A decisão do ministro Flávio Dino, do STF, que anulou o pagamento de penduricalhos responsáveis por inflar salários no serviço público, caiu como uma bomba — mas encontrou silêncio do outro lado. O procurador-geral de Justiça de Mato Grosso do Sul, Romão Avila Milhan Junior, recusou-se a comentar o impacto da medida sobre o Ministério Público de Mato Grosso do Sul.

Questionado sobre os efeitos da decisão, Romão foi direto e breve: disse que não falaria sobre o assunto. A tentativa de entrevista terminou ali, interrompida por assessores. A postura chamou atenção porque, apenas em 2025, o MPMS desembolsou mais de R$ 153 milhões em reembolsos, auxílios e vantagens classificadas como indenizatórias.
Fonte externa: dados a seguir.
`config.mk`:
```
export PLATFORM = sky130hd
export DESIGN_NAME = vcr_bank
export DESIGN_NICKNAME = d
export VERILOG_FILES = /design/src/rtl/vcr_pkg.sv /design/src/rtl/vcr_decode.sv /design/src/rtl/vcr_fxp.sv /design/src/rtl/vcr_cfg.sv /design/src/rtl/vcr_bank.sv
export SDC_FILE = /design/constraint.sdc
export NUM_CORES = 1
export LEC_CHECK = 0
export ABC_AREA = 1
export BUFFER_PORTS_ARGS = -buffer_cell sky130_fd_sc_hd__clkbuf_2
export CELL_PAD_IN_SITES_DETAIL_PLACEMENT = 1
export CELL_PAD_IN_SITES_GLOBAL_PLACEMENT = 2
export CORE_UTILIZATION = 33
export DETAILED_ROUTE_END_ITERATION = 8
export PLACE_DENSITY = 0.9
export SETUP_SLACK_MARGIN = 0.5
export SLEW_MARGIN = 10
export SYNTH_ARGS = -nofsm -noshare
export SYNTH_HDL_FRONTEND = slang
export SYNTH_HIERARCHICAL = 1
export SYNTH_SLANG_ARGS = --single-unit
```
`constraint.sdc`:
```
create_clock -name clk -period 4 [get_ports clk]
set_input_delay 0.4 -clock clk [delete_from_list [all_inputs] [get_ports clk]]
set_output_delay 0.4 -clock clk [all_outputs]
set_load 0.05 [all_outputs]
```
`src/rtl/vcr_pkg.sv`:
```
package vcr_pkg;

    localparam logic [11:0] IDX_VSTART = 12'h008;
    localparam logic [11:0] IDX_VXSAT  = 12'h009;
    localparam logic [11:0] IDX_VXRM   = 12'h00A;
    localparam logic [11:0] IDX_VCSR   = 12'h00F;
    localparam logic [11:0] IDX_VL     = 12'hC20;
    localparam logic [11:0] IDX_VTYPE  = 12'hC21;
    localparam logic [11:0] IDX_VLENB  = 12'hC22;

    typedef enum logic [2:0] {
        SEL_NONE,
        SEL_VSTART,
        SEL_VXSAT,
        SEL_VXRM,
        SEL_VCSR,
        SEL_VL,
        SEL_VTYPE,
        SEL_VLENB
    } vcr_sel_e;

    // Saturation flag and rounding mode: the one physical copy behind three views
    typedef struct packed {
        logic       sat;
        logic [1:0] rnd;
    } fxp_state_t;

endpackage

```
`src/rtl/vcr_decode.sv`:
```
module vcr_decode
    import vcr_pkg::*;
(
    input  logic [11:0] index,
    output vcr_sel_e    sel,
    output logic        read_only
);

    always_comb begin
        sel = SEL_NONE;
        case (index)
            IDX_VSTART: sel = SEL_VSTART;
            IDX_VXSAT:  sel = SEL_VXSAT;
            IDX_VXRM:   sel = SEL_VXRM;
            IDX_VCSR:   sel = SEL_VCSR;
            IDX_VL:     sel = SEL_VL;
            IDX_VTYPE:  sel = SEL_VTYPE;
            IDX_VLENB:  sel = SEL_VLENB;
            default:    sel = SEL_NONE;
        endcase
    end

    always_comb begin
        read_only = (sel == SEL_VL) || (sel == SEL_VTYPE) || (sel == SEL_VLENB);
    end

endmodule

```
`src/rtl/vcr_fxp.sv`:
```
module vcr_fxp
    import vcr_pkg::*;
(
    input  logic       clk,
    input  logic       rst_n,
    input  logic       wr_sat,
    input  logic       wr_rnd,
    input  logic       wr_comb,
    input  logic [2:0] wdata,
    input  logic       sat_set,
    output logic       sat,
    output logic [1:0] rnd
);

    fxp_state_t state_d, state_q;

    always_comb begin
        state_d = state_q;
        // Datapath event first, so a software write in the same cycle overrides it
        if (sat_set) begin
            state_d.sat = 1'b1;
        end
        if (wr_sat) begin
            state_d.sat = wdata[0];
        end
        if (wr_rnd) begin
            state_d.rnd = wdata[1:0];
        end
        if (wr_comb) begin
            state_d.sat = wdata[0];
            state_d.rnd = wdata[2:1];
        end
    end

    always_ff @(posedge clk or negedge rst_n) begin
        if (!rst_n) begin
            state_q <= '0;
        end else begin
            state_q <= state_d;
        end
    end

    assign sat = state_q.sat;
    assign rnd = state_q.rnd;

endmodule

```
`src/rtl/vcr_cfg.sv`:
```
module vcr_cfg #(
    parameter int XLEN       = 64,
    parameter int VSTART_MAX = 65535
) (
    input  logic                clk,
    input  logic                rst_n,
    input  logic                wr_vstart,
    input  logic [XLEN-1:0]     wdata,
    input  logic                vstart_clear,
    input  logic                cfg_load,
    input  logic [XLEN-1:0]     cfg_vl,
    input  logic [XLEN-1:0]     cfg_vtype,
    output logic [XLEN-1:0]     vstart,
    output logic [XLEN-1:0]     vl,
    output logic [XLEN-1:0]     vtype
);

    localparam int VS_W = $clog2(VSTART_MAX + 1);
    localparam logic [XLEN-1:0] CEIL = XLEN'(VSTART_MAX);
    localparam logic [XLEN-1:0] VTYPE_RST = {1'b1, {(XLEN-1){1'b0}}};

    typedef struct packed {
        logic [VS_W-1:0] vstart;
        logic [XLEN-1:0] vl;
        logic [XLEN-1:0] vtype;
    } cfg_state_t;

    cfg_state_t state_d, state_q;
    logic [VS_W-1:0] clamped;

    always_comb begin
        clamped = (wdata > CEIL) ? VS_W'(VSTART_MAX) : wdata[VS_W-1:0];
    end

    always_comb begin
        state_d = state_q;
        if (vstart_clear) begin
            state_d.vstart = '0;
        end
        if (wr_vstart) begin
            state_d.vstart = clamped;
        end
        if (cfg_load) begin
            state_d.vl    = cfg_vl;
            state_d.vtype = cfg_vtype;
        end
    end

    always_ff @(posedge clk or negedge rst_n) begin
        if (!rst_n) begin
            state_q.vstart <= '0;
            state_q.vl     <= '0;
            state_q.vtype  <= VTYPE_RST;
        end else begin
            state_q <= state_d;
        end
    end

    assign vstart = XLEN'(state_q.vstart);
    assign vl     = state_q.vl;
    assign vtype  = state_q.vtype;

endmodule

```
`src/rtl/vcr_bank.sv`:
```
module vcr_bank
    import vcr_pkg::*;
#(
    parameter int XLEN       = 64,
    parameter int VLEN       = 128,
    parameter int VSTART_MAX = 65535
) (
    input  logic            clk,
    input  logic            rst_n,
    input  logic            req_valid,
    input  logic            req_write,
    input  logic [11:0]     req_index,
    input  logic [XLEN-1:0] req_wdata,
    output logic [XLEN-1:0] rsp_rdata,
    output logic            rsp_claimed,
    output logic            rsp_ro_err,
    input  logic            cfg_load,
    input  logic [XLEN-1:0] cfg_vl,
    input  logic [XLEN-1:0] cfg_vtype,
    input  logic            sat_set,
    input  logic            vstart_clear
);

    localparam logic [XLEN-1:0] VLENB_VAL = XLEN'(VLEN / 8);

    vcr_sel_e        sel;
    logic            read_only;
    logic            wr_ok;
    logic            sat_q;
    logic [1:0]      rnd_q;
    logic [XLEN-1:0] vstart_q;
    logic [XLEN-1:0] vl_q;
    logic [XLEN-1:0] vtype_q;

    vcr_decode u_decode (
        .index     (req_index),
        .sel       (sel),
        .read_only (read_only)
    );

    assign wr_ok = req_valid && req_write && !read_only;

    vcr_fxp u_fxp (
        .clk     (clk),
        .rst_n   (rst_n),
        .wr_sat  (wr_ok && (sel == SEL_VXSAT)),
        .wr_rnd  (wr_ok && (sel == SEL_VXRM)),
        .wr_comb (wr_ok && (sel == SEL_VCSR)),
        .wdata   (req_wdata[2:0]),
        .sat_set (sat_set),
        .sat     (sat_q),
        .rnd     (rnd_q)
    );

    vcr_cfg #(
        .XLEN       (XLEN),
        .VSTART_MAX (VSTART_MAX)
    ) u_cfg (
        .clk          (clk),
        .rst_n        (rst_n),
        .wr_vstart    (wr_ok && (sel == SEL_VSTART)),
        .wdata        (req_wdata),
        .vstart_clear (vstart_clear),
        .cfg_load     (cfg_load),
        .cfg_vl       (cfg_vl),
        .cfg_vtype    (cfg_vtype),
        .vstart       (vstart_q),
        .vl           (vl_q),
        .vtype        (vtype_q)
    );

    always_comb begin
        rsp_rdata = '0;
        if (req_valid) begin
            case (sel)
                SEL_VSTART: rsp_rdata = vstart_q;
                SEL_VXSAT:  rsp_rdata = XLEN'(sat_q);
                SEL_VXRM:   rsp_rdata = XLEN'(rnd_q);
                SEL_VCSR:   rsp_rdata = XLEN'({rnd_q, sat_q});
                SEL_VL:     rsp_rdata = vl_q;
                SEL_VTYPE:  rsp_rdata = vtype_q;
                SEL_VLENB:  rsp_rdata = VLENB_VAL;
                default:    rsp_rdata = '0;
            endcase
        end
    end

    assign rsp_claimed = req_valid && (sel != SEL_NONE);
    assign rsp_ro_err  = req_valid && req_write && read_only;

endmodule

```
==> run_results.csv, run 1 <==
group,metric,value,unit
outcome,status,"finished, final reports clean",
clocking,cts-root-buf,"clkbuf_16",
route,drc_errors,0,
route,firstDrtPassIters,5,
place,place_hpwl,18.2,mm
clocking,tritoncts,"built",
timing,hold_violations,0,
timing,fin_crit_sh,0.791,
timing,max_freq,0.316,GHz
route,wl_per_cell,18.5,um
worst_setup_path,crit_family,"buffers and inverters",
global_routing,grt_pass1_vias,8280,
die,io_pins,277,
route,final_antenna_net_count,0,
place,gp_congestion,0.776,
worst_setup_path,worstSetupPathType,"in -> out",
synthesis,netlist_area,0.00866,mm2
place,dpl.cell_count,1418,
global_routing,grt_pass1_wl,43.5,mm
pwr,ir_drop,0.280,mV
die,dieHeight,164,um
clocking,clk_pin_slew_worst_paths,70,ps
timing,maxSlewViolCount,0,
clocking,clk_latency,420,ps
worst_setup_path,worstPathBufferInverterCount,4,
clocking,cts.hold.buffers_added,0,
worst_setup_path,worstPathCellList,"clkbuf_2 > nor2_1 > nand2_1 > nor2_2 > nand3b_1 > nand3_4 > buf_4 > buf_4 > nand4_1 > a31oi_1 > clkbuf_2",
worst_setup_path,cp-start-kind,"input port",
place,placed_cell_area,0.0100,mm2
worst_setup_path,crit_slowest_cell,"buf_4",
timing,finalSetupViolations,0,
synthesis,synth_ff_type,"dfrtp_1",
global_routing,antenna_found_initial,2,
pwr,p_leak,4.59,nW
cells_and_area,fin_cells,1451,
worst_setup_path,cp.required,3600,ps
timing,fin_ws,834,ps
cells_and_area,mostFrequentLayoutCell,"clkbuf_2",
worst_hold_path,hold_class,"in -> async",
clocking,clock_path_buffers,2,
timing,rsz0062_at_grt,"no",
cells_and_area,mostFrequentLayoutCells,"264 x clkbuf_2, 194 x nand4_1, 146 x dfrtp_1",
worst_setup_path,arrival,2770,ps
timing,finalCriticalPeriod,3170,ps
clocking,cts.repair.resized,0,
route,drt_iter0_markers,571,
clocking,cts_setup_buffers,0,
synthesis,postSynthAreaPerCell,9.75,um2
timing,worst_pin_slew,1090,ps
pwr,power_density,337,mW/mm2
route,vias_per_cell,5.31,
timing,skew,0,ps
die,fp.dieArea,0.0269,mm2
cells_and_area,drive_gt1_frac,0.419,
global_routing,grt_overflow_total,0,
global_routing,grt_max_degree,112,
timing,max-slew-margin-rel,0.271,
synthesis,synth.distinct_cells,28,
place,io_buffers,276,
cells_and_area,fillers,3023,
die,num_rows,58,
synthesis,yosysWarnings,6,
cells_and_area,fin_util,0.414,
place,place_ws,853,ps
cells_and_area,fin_area,0.0105,mm2
worst_setup_path,slowest_delay,470,ps
job,drv_cap,0,
cells_and_area,syn_to_final_growth,21.7,%
global_routing,grt_usage,0.206,
worst_setup_path,crit_path_end_kind,"output pin",
synthesis,synthCells,888,
route,routed_wl,26.8,mm
synthesis,synth-edff-count,0,
die,coreArea,0.0255,mm2
synthesis,ys_seq_area_frac,0.425,
timing,tns,0,ps
clocking,htreeDepth,4,
synthesis,synth_seq_cells,147,
clocking,numClockSinks,147,
route,vias,7706,
die,die_x,164,um
cells_and_area,nets,1318,
clocking,cts_buffers,17,
worst_setup_path,crit_fanout,36,
die,start_util,0.340,
synthesis,async_flop_share,1.00,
Entre os benefícios agora suspensos estão pagamentos que levaram promotores e procuradores a receber mais de R$ 300 mil em um único mês, valor muito acima do teto do funcionalismo público, hoje em R$ 46,3 mil. A decisão do Supremo ainda será analisada pelo plenário, que pode mantê-la ou revogá-la.

Mesmo custeados com dinheiro público, os gastos não foram explicados. A reportagem também buscava esclarecimentos sobre a atuação do Estado no Conselho Nacional do Ministério Público, a transparência desses pagamentos e o contraste entre a política remuneratória do órgão e as restrições fiscais enfrentadas pelo governo estadual. Nada disso foi respondido.

Romão deixou o local ao se juntar a autoridades na inauguração do novo prédio do TRF3, em Campo Grande.

Gastos sob lupa
O termo “penduricalhos” virou sinônimo de verbas indenizatórias usadas para elevar vencimentos. Levantamento divulgado em dezembro mostrou que 19 membros do MPMS receberam acima de R$ 300 mil em um único mês; dezenas passaram dos R$ 200 mil. O órgão tem cerca de 232 promotores e procuradores.

Só o auxílio-saúde teve custo médio de R$ 5.844,05 por integrante da alta cúpula — valor superior à renda média mensal do trabalhador sul-mato-grossense, estimada em R$ 3,4 mil, segundo o IBGE.

Na decisão que suspendeu os benefícios, Flávio Dino foi categórico: o volume e a variedade dessas indenizações, que resultam em supersalários, não encontram paralelo no Direito brasileiro nem em países mais ricos. Entre a tesoura do STF e o silêncio do MP, a conta — por enquanto — segue sem explicação.